11/07/2007

La guerre comme si vous y étiez

Ce petit livre est à conseiller à tous ceux qui, de Suisse, ont connu la guerre. Et à tous ceux qui ne l’ont pas connue. L’histoire qu’il raconte non seulement part de ce chemin Venel à Genève, mais s’y enferme également. Manière de dire que les turpitudes de la guerre éclaboussent tout autant ses protagonistes que ceux qui en étaient en marge – les Suisses par exemple.
Le destin de Nelly Aubry est à cet égard exemplaire. Devenue diva, ses premiers récitals furent donnés au Jardin Anglais. Avec Marcelle, pianiste aussi talentueuse qu’excessive, passionnée et occasionnellement mariée à un médecin bulgare, se noue une belle complicité au travers d’irrésistibles tournées dans l’Allemagne brune des années trente et dans les villes baroques slaves.
Or, la fatalité conduit Nelly Aubry et sa pianiste à Budapest : là, elles sont arrêtées par la Gestapo avant de rejoindre le camp de Rechlin. Durant des semaines elles connaissent la terreur et la privation.
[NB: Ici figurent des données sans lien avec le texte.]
This design comes from an exercise in tuning for small area and a short achievable clock period on the open sky130 flow, not from production work. In this exercise RTL edits were held to simulation tests only and were not proved equivalent to the original. Power is estimated from default activity; no workload was simulated.

$ cat flow/config.mk
export PLATFORM = sky130hd
export DESIGN_NAME = matmul
export DESIGN_NICKNAME = matmul
export VERILOG_FILES = /design/flow/design.v
export SDC_FILE = /design/flow/constraint.sdc
export NUM_CORES = 4
export LEC_CHECK = 0
export CAP_MARGIN = 20
export CORE_MARGIN = 2
export CORE_UTILIZATION = 40
export SLEW_MARGIN = 20
$ cat flow/constraint.sdc
create_clock -name core_clock -period 10.0 [get_ports {clk}]
set_input_delay 2.0000 -clock core_clock [delete_from_list [all_inputs] [get_ports {clk}]]
set_output_delay 2.0000 -clock core_clock [all_outputs]
set_load 0.01 [all_outputs]
$ cat flow/design.v
module matmul(A,B,y,clk);    
    input logic [31:0] A;
    input logic [31:0] B;
    output logic [31:0] y;
	 input logic clk;
    logic [7:0] A1 [0:1][0:1];
    logic [7:0] B1 [0:1][0:1];
    logic [7:0] y1 [0:1][0:1]; 
    integer i,j,k;
    always @(posedge clk)  
    begin
        {A1[0][0],A1[0][1],A1[1][0],A1[1][1]} = A;
        {B1[0][0],B1[0][1],B1[1][0],B1[1][1]} = B;
        i = 0;
        j = 0;
        k = 0;
        {y1[0][0],y1[0][1],y1[1][0],y1[1][1]} = 32'd0; 
        for(i=0;i < 2;i=i+1)
            for(j=0;j < 2;j=j+1)
                for(k=0;k < 2;k=k+1)
                    y1[i][j] = y1[i][j] + (A1[i][k] * B1[k][j]);
        y = {y1[0][0],y1[0][1],y1[1][0],y1[1][1]};            
    end 
endmodule
$ cat flow/run.sh
#!/bin/bash
# synth_recipe.tcl (not shown) runs the flow's synth.tcl, then flattens the netlist and writes it again
# the make line also repeats each setting of config.mk as NAME=value (left out here)
make -C /OpenROAD-flow-scripts/flow DESIGN_CONFIG=/design/flow/config.mk WORK_HOME=/design/flow/orfs CLKGATE_MAP_FILE= SYNTH_SCRIPT=/design/flow/synth_recipe.tcl finish
==> summary.txt <==
metal layers:
layer | track usage | vias to the layer above | share of wire
li1 | - | 2930 | -
met1 | 0.2764 | 3082 | 0.44
met2 | 0.3477 | 136 | 0.49
met3 | 0.02591 | 18 | 0.055
met4 | 0.04340 | 2 | 0.014
met5 | 0 | - | 0.00061
worst paths after layout:
kind,start,to,slack (ns),cells past startpoint
min,B[16],y[16]$_DFF_P_,2.71,4
max,B[25],y[15]$_DFF_P_,3.04,15
worst max-delay path, cell delays in order:
cell and delay, ns:
clkdlybuf4s50_1 0.82, nand2_1 0.15, fa_1 0.53, fa_1 0.53, fa_1 0.52, inv_1 0.05, fa_1 0.46, fa_1 0.54
inv_1 0.05, fa_1 0.42, xor2_1 0.16, xnor2_1 0.19, xnor2_1 0.16, xnor3_1 0.35, xnor3_1 0.18
kinds of logic after synthesis:
family,Yosys count,share of synthesized area
AND/OR/NAND/NOR,296,0.1732
adder cells (fa/ha/maj),264,0.4974
buffers and inverters,214,0.09481
XOR/XNOR,116,0.1452
flip-flops,32,0.07526
AO/OA/AOI/OAI,20,0.01411
power groups by stage:
stage	Clock (mW)	Combinational (mW)	Sequential, mW
2_1_floorplan	0	1.14	0.251
3_3_place_gp	0	1.52	0.225
3_5_place_dp	0	1.57	0.224
4_1_cts	0.177	1.58	0.222
5_1_grt	0.179	1.75	0.226
6_report	0.168	1.54	0.221
cell usage after synthesis (all sizes together):
cell	n	area share
xnor3	16	0.042
ha	140	0.21
inv	180	0.079
xor2	21	0.022
xnor2	79	0.081
nand2	143	0.063
fa	124	0.29
and2	145	0.11
buf	1	0.00059
a21oi	12	0.0071
dfxtp	32	0.075
o21bai	4	0.0035
nor2	8	0.0035
a21o	4	0.0035
clkbuf	33	0.015
per-stage QoR:
stage	cells	area, um2	hold slack [ns]	setup WS, ns	util
3_3_place_gp	1280	9693	2.736	2.790	0.4626
3_5_place_dp	1280	9693	2.737	2.737	0.4626
5_1_grt	1287	9846	2.714	2.796	0.4698
6_report	1287	9846	2.707	3.041	0.4698
4_1_cts	1287	9846	2.694	3.044	0.4698
2_1_floorplan	942	8512	2.233	3.534	-
final cells by class:
cell class                 count  area, um2
fill                        2118      11110
multi-input combinational    696       7064
timing repair buffer          97      968.4
inverter                     180      675.6
sequential                    32      640.6
tap                          275      344.1
clock buffer                   7      152.6
==> impl_metrics.tcl <==
set metrics [dict create \
    critPathKind "in2reg" \
    min-delay-path-class "in2reg" \
    h-tree-depth 2 \
    final_nets 1341 \
    rows 53 \
    worstSetupEndpointType "register" \
    cts_tree "yes" \
    cts.clk_slew.worst_paths_ns 0.06 \
    synth_cell_types 16 \
    p_clk_frac 0.087 \
    cts_max_path_buffers 2 \
    outcome "complete, no violations" \
    firstDrtPassIters 4 \
    final_layout_size_suffix_gt1_frac 0.007905 \
    switchingPower_mw 0.7763 \
    die_height_um 149.9 \
    ctsHoldBuffers 0 \
    grt_pass1_wl_um 34720 \
    cts_root_buf "clkbuf_16" \
    wl_per_cell_um 16.57 \
    grt-ovfl-total 0 \
    max_cap_violations 0 \
    largest_reg_flops 32 \
    synth_area_um2 8512 \
    coreArea_um2 20960 \
    peakVddDrop_v 0.00009544 \
    ys_ff_latch 32 \
    drt-vias-per-instance 4.793 \
    p_sw_frac 0.4017 \
    io_pins 97 \
    cp_max_fo 14 \
    drc 0 \
    crit_arrival_ns 7.14 \
    crit_path_start_kind "primary input" \
    syn_avg_cell_area_um2 9.036 \
    hold_viol 0 \
    p_int_mw 1.156 \
    antenna_found_initial 1 \
    cts-buffers-inserted 5 \
    place.gp.congestion 0.8260 \
    io_buffers 96 \
    grt_start_max_net_pins 17 \
    clock-sinks 32 \
    slew_headroom 0.5112 \
    seqPwrFrac 0.114 \
    routed_wl_um 21320 \
    dpl.hpwl_um 17590 \
    fp.dieW_um 149.9 \
    layout_common_cells "inv_1 (180), and2_1 (145), nand2_1 (143), ha_1 (140), fa_1 (124)" \
    grt_pass1_vias 6528 \
    period_share 0.6959 \
    leakagePower_nw 4.823 \
    powerDensity_nw_per_um2 196.3 \
    syn2layout_area_growth_pct 15.67 \
    finalSetupTns_ns 0 \
    antenna_cells 0 \
    rsz0062_at_grt "no" \
    syn-num-nets 1271 \
    p_comb_frac 0.799 \
    drt_iter0_drc 346 \
    drv_slew 0 \
    die_area_um2 22460 \
    fmax_ghz 0.1437 \
    vias 6168 \
    start_util 0.4062 \
    final.min_clock_period_ns 6.959 \
    tightest_slew_ns 0.7309 \
    cts_resized 0 \
    cts_setup_buffers 0 \
    fin_total_pwr_mw 1.933 \
    yosysSeqAreaShare 0.07526 \
    yosys_warnings 4 \
    final_common_cell "inv_1" \
    setup_violations 0 \
    cp.required_ns 10.18 \
    drtAntennaViolNets 0 \
    syn-instance-count 942 \
    grtUsageTotal 0.2036 \
]

-- port drivers added, routing unchanged --
No port has a modelled driver above. Below, the same layout with a new extraction and two added sets of constraints.
Step 1 sets driving cells, clkbuf_16 on the clock port and buf_2 on the other inputs (assumed; they add their load-dependent delay and slew).
Step 2 also shifts input and output timing later by t, the mid clock arrival at the registers, as if the neighbouring blocks saw the same clock.
Three values: ideal, step 1, step 2; two values: the first two.
t, ns: 0.340
setup WS [ns]: 3.041 / 3.061 / 2.721
worst data-port slew with drivers (ns): 0.06
cell pins on the clock port's net: 1
After both steps setup and hold are still met in this run. For this run, drivers alone change the setup slack by +0.020 ns; drivers and shift together by -0.320 ns.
Elles ne devront leur salut qu’à l’amour du mélomane commandant Werner Richter pour Schubert…
Ecrite par la fille de la diva, cette histoire sonne d’une irrésistible justesse : celle de ce qui fut en effet, sans détours ni pathos, d’une plume simple comme la vérité, d’une tendresse contenue à vous arracher par moments les larmes.

Serge Bimpage

Chemin Venel, par Martine Chevalier. 293 pages, éditions de L’Aire.